Required action:
Scan the records below for the line containing "export IMPL_finalMaxSlewViolations=0" and the line containing "export IMPL_final_min_clock_period_ns=3.244". Copy both, plus every line between, exactly.

Dataset excerpts:
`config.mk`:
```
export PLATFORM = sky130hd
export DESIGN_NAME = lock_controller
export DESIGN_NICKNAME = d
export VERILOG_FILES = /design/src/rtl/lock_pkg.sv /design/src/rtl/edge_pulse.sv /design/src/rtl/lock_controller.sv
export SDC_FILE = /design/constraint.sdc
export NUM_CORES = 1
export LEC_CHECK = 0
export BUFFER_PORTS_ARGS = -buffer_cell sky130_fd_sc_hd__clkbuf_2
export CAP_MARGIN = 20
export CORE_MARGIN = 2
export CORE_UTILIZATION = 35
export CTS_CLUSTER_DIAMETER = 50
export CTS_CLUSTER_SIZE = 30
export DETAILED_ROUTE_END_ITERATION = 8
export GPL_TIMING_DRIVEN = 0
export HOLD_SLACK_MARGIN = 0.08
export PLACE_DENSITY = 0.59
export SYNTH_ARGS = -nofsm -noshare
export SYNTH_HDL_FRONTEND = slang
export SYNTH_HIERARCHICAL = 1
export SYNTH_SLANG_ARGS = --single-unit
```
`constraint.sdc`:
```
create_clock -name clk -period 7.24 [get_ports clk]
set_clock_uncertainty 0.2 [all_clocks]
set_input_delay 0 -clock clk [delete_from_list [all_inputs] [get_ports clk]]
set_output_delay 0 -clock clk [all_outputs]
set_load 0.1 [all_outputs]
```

* * *

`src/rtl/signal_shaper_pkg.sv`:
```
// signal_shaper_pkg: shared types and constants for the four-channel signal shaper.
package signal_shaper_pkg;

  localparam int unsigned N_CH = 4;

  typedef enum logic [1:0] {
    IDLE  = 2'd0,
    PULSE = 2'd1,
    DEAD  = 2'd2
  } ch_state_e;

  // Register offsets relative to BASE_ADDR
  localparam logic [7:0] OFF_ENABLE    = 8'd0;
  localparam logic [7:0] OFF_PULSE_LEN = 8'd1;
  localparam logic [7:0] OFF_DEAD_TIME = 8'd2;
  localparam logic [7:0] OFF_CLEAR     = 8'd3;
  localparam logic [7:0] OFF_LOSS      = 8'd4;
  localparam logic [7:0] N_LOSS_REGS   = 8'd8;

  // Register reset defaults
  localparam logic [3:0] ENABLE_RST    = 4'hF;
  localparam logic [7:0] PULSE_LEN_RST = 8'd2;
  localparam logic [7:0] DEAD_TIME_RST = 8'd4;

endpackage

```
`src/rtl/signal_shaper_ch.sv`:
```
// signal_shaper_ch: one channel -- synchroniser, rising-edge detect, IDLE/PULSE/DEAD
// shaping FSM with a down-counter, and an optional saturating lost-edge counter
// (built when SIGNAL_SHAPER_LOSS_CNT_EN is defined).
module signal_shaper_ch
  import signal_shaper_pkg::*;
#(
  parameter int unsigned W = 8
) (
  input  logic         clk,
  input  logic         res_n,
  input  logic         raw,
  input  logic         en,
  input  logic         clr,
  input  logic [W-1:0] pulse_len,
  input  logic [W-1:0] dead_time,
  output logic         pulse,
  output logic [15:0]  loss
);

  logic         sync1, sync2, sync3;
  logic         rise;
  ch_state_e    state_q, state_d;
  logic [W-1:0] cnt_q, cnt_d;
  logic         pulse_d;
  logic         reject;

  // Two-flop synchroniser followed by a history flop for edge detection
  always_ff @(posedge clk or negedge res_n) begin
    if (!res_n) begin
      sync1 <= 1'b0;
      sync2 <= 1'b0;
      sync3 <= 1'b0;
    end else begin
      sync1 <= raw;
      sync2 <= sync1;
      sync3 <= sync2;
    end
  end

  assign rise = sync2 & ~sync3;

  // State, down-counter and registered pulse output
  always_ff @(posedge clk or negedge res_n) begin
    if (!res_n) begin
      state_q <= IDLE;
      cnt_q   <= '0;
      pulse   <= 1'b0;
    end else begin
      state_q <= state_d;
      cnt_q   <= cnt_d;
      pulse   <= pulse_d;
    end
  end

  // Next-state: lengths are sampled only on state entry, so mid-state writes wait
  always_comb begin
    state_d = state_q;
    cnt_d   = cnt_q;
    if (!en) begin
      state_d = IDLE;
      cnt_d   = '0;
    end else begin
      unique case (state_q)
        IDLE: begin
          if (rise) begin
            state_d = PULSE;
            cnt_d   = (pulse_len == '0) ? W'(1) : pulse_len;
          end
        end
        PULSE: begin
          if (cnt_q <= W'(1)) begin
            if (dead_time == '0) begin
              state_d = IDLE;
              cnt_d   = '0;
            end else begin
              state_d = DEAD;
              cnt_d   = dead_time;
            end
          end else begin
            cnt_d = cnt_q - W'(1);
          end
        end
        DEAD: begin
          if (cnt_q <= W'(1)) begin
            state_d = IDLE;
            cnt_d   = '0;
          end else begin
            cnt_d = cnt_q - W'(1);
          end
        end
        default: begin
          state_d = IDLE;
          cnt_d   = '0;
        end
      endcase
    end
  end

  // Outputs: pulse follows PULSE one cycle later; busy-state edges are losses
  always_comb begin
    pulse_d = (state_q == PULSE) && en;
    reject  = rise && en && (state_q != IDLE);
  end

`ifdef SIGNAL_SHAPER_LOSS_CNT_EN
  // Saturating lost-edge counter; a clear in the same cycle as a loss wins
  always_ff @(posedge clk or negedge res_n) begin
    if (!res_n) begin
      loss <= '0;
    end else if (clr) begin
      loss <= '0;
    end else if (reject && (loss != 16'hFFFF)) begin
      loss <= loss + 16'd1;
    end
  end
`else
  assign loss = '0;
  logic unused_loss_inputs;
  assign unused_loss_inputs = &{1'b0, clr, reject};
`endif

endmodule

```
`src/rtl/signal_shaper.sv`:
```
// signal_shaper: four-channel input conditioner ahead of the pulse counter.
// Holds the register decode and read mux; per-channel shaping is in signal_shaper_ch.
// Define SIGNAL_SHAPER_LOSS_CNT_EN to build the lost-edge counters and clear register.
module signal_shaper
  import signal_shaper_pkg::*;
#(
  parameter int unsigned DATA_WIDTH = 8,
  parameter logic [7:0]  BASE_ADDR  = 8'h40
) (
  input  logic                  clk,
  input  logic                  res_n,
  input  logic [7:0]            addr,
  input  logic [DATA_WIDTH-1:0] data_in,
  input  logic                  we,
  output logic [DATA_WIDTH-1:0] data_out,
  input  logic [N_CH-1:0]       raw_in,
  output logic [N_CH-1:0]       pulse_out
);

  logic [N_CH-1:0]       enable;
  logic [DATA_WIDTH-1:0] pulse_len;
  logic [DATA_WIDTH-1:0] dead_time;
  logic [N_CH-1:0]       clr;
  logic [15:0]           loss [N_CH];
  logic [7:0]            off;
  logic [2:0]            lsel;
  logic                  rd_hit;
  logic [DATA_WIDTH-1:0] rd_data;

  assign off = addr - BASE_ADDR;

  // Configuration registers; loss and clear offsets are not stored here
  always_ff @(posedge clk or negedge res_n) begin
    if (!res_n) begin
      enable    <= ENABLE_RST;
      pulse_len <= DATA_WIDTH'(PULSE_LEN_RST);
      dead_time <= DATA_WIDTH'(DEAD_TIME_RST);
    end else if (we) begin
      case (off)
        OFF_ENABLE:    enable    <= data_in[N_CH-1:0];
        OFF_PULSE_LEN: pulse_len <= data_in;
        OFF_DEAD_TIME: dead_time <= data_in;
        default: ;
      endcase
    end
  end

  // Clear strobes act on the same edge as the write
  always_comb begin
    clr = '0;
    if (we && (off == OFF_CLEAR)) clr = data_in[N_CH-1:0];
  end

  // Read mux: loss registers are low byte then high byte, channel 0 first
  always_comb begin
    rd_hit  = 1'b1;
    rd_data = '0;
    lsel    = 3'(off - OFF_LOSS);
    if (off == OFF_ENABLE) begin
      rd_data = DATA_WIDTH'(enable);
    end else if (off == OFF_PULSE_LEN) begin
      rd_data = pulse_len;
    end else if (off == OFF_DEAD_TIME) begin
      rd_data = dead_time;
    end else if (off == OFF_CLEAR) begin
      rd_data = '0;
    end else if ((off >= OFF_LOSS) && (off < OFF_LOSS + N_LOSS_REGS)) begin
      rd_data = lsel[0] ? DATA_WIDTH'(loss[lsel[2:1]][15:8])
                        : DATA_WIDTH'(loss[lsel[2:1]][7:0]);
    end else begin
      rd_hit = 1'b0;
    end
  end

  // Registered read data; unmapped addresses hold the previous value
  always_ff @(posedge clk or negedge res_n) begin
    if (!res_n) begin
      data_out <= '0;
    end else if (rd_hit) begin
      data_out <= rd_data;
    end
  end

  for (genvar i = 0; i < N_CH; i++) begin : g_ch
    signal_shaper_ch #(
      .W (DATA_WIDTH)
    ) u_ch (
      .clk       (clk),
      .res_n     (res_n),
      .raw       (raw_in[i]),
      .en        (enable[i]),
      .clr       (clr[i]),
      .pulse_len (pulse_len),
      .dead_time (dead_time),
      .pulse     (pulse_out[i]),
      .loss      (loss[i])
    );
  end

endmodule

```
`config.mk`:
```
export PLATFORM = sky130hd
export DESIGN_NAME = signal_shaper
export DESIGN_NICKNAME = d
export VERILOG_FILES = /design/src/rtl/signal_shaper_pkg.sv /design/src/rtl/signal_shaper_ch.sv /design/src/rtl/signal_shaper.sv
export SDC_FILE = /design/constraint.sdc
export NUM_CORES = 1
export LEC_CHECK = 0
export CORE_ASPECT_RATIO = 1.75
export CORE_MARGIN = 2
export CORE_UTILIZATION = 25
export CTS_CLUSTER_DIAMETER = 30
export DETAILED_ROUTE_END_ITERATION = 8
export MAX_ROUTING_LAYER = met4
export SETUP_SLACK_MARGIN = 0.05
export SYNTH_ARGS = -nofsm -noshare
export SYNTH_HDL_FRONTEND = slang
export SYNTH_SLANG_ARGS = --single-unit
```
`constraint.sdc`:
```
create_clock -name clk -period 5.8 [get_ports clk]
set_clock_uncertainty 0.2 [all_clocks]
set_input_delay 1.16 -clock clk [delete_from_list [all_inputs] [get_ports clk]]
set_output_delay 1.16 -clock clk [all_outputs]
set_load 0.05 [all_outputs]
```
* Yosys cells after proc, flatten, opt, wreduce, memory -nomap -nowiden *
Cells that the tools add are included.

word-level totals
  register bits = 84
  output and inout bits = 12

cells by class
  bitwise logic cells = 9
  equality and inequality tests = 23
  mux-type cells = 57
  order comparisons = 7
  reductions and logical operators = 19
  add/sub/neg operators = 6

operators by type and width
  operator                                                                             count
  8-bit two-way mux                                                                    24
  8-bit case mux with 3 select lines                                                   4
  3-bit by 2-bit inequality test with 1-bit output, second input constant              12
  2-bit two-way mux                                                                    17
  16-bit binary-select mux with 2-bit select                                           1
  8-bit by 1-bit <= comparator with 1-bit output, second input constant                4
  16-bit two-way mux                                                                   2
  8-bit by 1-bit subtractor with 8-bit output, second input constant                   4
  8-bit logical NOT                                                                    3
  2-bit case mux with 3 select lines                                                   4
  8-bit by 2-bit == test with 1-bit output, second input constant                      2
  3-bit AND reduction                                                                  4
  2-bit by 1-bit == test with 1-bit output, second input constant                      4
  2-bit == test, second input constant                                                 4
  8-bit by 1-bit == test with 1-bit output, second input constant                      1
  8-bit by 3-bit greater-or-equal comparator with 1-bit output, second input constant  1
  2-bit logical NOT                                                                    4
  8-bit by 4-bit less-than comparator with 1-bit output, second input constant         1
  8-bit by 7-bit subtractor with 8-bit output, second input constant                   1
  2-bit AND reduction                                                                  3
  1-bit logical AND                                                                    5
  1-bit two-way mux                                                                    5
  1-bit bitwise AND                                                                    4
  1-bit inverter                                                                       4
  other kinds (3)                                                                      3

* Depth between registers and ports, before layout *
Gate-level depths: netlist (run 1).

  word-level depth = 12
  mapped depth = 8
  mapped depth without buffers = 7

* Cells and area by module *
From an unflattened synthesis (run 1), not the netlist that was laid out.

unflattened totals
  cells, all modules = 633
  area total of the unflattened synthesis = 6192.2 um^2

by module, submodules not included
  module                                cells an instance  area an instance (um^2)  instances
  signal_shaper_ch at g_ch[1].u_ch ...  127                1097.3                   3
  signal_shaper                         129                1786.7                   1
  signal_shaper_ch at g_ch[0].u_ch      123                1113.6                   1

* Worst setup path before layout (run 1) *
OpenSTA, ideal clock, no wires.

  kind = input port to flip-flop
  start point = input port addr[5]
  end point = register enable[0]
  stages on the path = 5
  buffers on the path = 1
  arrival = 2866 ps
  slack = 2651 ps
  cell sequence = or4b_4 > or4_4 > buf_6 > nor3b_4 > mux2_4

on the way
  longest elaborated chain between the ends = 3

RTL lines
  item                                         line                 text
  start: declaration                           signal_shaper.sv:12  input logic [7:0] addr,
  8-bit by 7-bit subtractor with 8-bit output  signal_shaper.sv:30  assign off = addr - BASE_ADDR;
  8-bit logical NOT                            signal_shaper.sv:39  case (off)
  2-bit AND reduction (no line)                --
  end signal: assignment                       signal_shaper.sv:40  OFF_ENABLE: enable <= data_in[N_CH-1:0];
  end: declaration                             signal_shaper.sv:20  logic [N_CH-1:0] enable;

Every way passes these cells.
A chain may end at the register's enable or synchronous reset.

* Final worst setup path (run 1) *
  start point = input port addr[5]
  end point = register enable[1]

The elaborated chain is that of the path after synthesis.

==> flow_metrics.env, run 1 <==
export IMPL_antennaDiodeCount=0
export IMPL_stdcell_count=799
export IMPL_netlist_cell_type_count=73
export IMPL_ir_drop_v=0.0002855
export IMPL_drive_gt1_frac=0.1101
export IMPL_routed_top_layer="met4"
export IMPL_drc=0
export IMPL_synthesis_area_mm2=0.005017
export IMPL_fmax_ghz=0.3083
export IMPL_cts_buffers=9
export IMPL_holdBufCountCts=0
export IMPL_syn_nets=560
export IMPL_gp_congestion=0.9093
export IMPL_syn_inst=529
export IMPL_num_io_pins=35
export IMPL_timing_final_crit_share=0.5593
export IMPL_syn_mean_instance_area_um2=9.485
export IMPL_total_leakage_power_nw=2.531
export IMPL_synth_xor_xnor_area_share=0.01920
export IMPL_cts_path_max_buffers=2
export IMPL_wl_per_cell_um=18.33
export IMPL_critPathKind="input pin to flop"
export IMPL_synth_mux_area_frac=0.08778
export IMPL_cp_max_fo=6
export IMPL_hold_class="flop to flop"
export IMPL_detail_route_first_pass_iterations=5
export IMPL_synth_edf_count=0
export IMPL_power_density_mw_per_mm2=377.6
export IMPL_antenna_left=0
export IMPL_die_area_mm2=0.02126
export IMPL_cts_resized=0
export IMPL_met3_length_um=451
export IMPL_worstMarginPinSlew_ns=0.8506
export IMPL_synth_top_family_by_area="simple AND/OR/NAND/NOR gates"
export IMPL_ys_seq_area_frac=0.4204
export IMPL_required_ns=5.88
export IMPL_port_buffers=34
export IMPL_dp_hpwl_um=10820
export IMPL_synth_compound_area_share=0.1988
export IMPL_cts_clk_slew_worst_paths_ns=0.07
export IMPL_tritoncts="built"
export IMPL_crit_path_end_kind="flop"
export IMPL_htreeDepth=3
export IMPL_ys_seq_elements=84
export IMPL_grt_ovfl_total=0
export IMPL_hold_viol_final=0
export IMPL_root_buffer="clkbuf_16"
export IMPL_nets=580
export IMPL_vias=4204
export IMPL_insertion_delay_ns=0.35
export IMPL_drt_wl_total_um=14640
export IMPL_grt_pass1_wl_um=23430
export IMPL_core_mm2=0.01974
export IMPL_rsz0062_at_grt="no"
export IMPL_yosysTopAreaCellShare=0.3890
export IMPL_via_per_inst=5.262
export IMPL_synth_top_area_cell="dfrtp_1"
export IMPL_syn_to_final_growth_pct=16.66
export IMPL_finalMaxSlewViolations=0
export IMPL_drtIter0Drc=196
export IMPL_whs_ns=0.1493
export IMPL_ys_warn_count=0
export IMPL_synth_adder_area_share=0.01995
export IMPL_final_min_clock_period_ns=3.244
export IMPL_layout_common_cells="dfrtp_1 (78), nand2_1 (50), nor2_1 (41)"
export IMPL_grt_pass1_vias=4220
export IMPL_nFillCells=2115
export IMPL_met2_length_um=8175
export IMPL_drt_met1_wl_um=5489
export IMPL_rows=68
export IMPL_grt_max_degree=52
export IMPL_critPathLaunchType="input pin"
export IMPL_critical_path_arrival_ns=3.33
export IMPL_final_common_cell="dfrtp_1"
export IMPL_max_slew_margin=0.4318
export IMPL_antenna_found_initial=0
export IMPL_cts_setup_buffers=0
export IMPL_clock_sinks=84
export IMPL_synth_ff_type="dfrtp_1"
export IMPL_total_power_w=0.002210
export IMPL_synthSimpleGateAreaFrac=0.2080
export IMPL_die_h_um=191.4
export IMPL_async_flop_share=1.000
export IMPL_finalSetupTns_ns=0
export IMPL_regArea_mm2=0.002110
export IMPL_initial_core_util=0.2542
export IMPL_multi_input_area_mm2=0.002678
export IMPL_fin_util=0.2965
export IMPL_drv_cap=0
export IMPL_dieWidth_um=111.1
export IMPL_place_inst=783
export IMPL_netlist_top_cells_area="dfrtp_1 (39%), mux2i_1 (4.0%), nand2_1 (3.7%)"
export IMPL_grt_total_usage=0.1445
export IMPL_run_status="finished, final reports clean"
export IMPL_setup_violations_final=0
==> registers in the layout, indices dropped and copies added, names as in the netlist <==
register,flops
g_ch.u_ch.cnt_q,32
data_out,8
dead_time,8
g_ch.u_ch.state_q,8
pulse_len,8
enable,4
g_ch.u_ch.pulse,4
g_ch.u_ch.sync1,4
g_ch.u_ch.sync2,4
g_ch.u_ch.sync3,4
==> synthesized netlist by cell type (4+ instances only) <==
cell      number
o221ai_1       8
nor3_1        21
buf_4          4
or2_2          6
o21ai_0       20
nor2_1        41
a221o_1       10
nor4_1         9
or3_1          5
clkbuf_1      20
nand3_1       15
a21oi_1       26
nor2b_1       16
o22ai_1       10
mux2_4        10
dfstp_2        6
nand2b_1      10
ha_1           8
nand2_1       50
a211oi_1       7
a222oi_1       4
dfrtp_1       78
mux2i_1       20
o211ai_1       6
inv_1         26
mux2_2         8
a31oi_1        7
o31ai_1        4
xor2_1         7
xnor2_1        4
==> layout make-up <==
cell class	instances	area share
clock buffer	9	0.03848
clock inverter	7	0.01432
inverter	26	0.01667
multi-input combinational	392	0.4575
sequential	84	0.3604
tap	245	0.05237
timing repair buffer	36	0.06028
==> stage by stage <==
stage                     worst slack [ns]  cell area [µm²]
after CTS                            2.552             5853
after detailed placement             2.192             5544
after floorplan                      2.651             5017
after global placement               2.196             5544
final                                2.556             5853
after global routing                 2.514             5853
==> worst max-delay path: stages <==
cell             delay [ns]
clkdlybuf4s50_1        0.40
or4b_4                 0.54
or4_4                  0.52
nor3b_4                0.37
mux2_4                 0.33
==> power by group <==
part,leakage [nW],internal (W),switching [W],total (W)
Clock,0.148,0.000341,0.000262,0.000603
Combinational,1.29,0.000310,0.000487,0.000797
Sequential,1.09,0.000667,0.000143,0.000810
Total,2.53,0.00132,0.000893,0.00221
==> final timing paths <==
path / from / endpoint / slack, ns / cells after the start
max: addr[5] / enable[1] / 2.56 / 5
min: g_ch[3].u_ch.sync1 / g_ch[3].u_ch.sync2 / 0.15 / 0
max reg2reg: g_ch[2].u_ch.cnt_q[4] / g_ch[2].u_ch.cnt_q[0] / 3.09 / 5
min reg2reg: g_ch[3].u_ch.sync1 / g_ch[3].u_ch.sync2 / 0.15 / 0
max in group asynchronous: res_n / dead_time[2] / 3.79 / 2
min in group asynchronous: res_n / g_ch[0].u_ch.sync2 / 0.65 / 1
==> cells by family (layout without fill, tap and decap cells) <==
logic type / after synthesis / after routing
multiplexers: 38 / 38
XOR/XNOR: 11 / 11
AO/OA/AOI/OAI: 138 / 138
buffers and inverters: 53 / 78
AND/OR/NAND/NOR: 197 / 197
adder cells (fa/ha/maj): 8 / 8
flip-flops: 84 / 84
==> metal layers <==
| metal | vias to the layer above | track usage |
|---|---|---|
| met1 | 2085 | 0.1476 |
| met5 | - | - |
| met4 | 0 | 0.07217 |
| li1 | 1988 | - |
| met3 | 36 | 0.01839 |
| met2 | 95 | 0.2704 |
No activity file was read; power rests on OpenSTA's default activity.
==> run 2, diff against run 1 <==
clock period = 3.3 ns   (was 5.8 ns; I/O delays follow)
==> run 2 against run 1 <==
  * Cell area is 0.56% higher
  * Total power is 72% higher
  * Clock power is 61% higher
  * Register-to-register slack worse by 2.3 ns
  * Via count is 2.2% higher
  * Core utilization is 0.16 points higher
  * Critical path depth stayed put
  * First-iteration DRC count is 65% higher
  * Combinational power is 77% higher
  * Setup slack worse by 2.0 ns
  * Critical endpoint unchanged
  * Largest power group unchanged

Response to this task:
export IMPL_finalMaxSlewViolations=0
export IMPL_drtIter0Drc=196
export IMPL_whs_ns=0.1493
export IMPL_ys_warn_count=0
export IMPL_synth_adder_area_share=0.01995
export IMPL_final_min_clock_period_ns=3.244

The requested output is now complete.